Po obu stronach małżeńskiego łoża paliły się dwie lampy, ale mimo to w rogach sypialni czaiły się długie cienie. Dokładnie nad nim, oświetlone jasnymi snopami światła, wisiało – przybite do ściany – ciało Rebecki Klienstad. Było zupełnie nagie. Przed śmiercią szeroko otwarła usta i – jakby w przewidywaniu tego, co nieuchronne – oczy. Gwoździe wbito po jednym w każdą dłoń, w zgięcia rąk koło łokci i w stopy. Ponadto jeden wielki w gardło. Nie była to klasyczna pozycja ukrzyżowania choćby dlatego, że nogi były nieprzyzwoicie rozwarte, ale zbliżona do niej.
Policyjny fotograf wciąż trzaskał migawką w różnych ujęciach. Wraz z kolejnymi błyskami flesza martwa kobieta zdawała się poruszać, jakby chciała zerwać się z pęt, które przytwierdzały ją do ściany. Oczywiście, było to złudzenie.

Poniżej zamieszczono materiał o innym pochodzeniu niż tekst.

## IIR_v
module IIR_v#(
    parameter DW = 16,FW = 15
)(
    input clk,rst_n,en,
    input signed [DW-1:0] din,
    output wire signed [DW-1:0] dout,
    input [31:0]index,
    output wire signed [DW+FW-1:0] dout_W
    );
==> flow/config.mk <==
export PLATFORM = sky130hd
export DESIGN_NAME = IIR_v
export DESIGN_NICKNAME = IIR_v
export VERILOG_FILES = /design/flow/design.v
export SDC_FILE = /design/flow/constraint.sdc
export NUM_CORES = 4
export LEC_CHECK = 0
export ABC_AREA = 1
export CAP_MARGIN = 25
export CORE_ASPECT_RATIO = 0.91
export CORE_MARGIN = 2
export CORE_UTILIZATION = 72
export CTS_CLUSTER_DIAMETER = 223
export CTS_CLUSTER_SIZE = 48
export GPL_ROUTABILITY_DRIVEN = 1
export GPL_TIMING_DRIVEN = 1
export MAX_ROUTING_LAYER = met4
export SETUP_SLACK_MARGIN = -1.05
export SLEW_MARGIN = 20
==> flow/constraint.sdc <==
create_clock -name core_clock -period 10.4 [get_ports {clk}]
set_input_delay 2.0800 -clock core_clock [delete_from_list [all_inputs] [get_ports {clk}]]
set_output_delay 2.0800 -clock core_clock [all_outputs]
set_load 0.01 [all_outputs]
run.sh (not shown) runs the stock make flow with config.mk's settings and CLKGATE_MAP_FILE=.
The first run failed in 5_1_grt.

Julio nigdy jeszcze nie widział czegoś równie okrutnego. Wyglądało na to, że dziewczynę ukrzyżowano nie – jakby mogło się wydawać – w ślepej furii, lecz z zimną krwią. Ponieważ z ran nie ciekła krew, należało sądzić, że kobieta była już martwa, kiedy ją tu przywieziono. Miała podcięte gardło, i to najwyraźniej stanowiło bezpośrednią przyczynę jej śmierci. Morderca, lub mordercy, musiał poświęcić sporo czasu na znalezienie gwoździ i młotka – które leżały teraz w kącie na podłodze – a następnie, by przyłożyć zwłoki do ściany, przytrzymać je i precyzyjnie wbić w nie ostre gwoździe. Przypuszczalnie głowa denatki opadała w dół, na piersi, a morderca chciał, żeby jej martwe oczy patrzyły prosto na drzwi od sypialni (w przerażającym powitaniu Rachael?), ponieważ przeciągnął pod brodą Rebecki drut, który następnie zaczepił o wbity z tyłu gwóźdź. W ten sposób głowa już nie opadała. Wreszcie za pomocą taśmy samoprzylepnej podtrzymał jej powieki, by się nie zamknęły. Tak więc oczy trupa spoglądały – nie widząc – na każdego, kto wchodził do sypialni.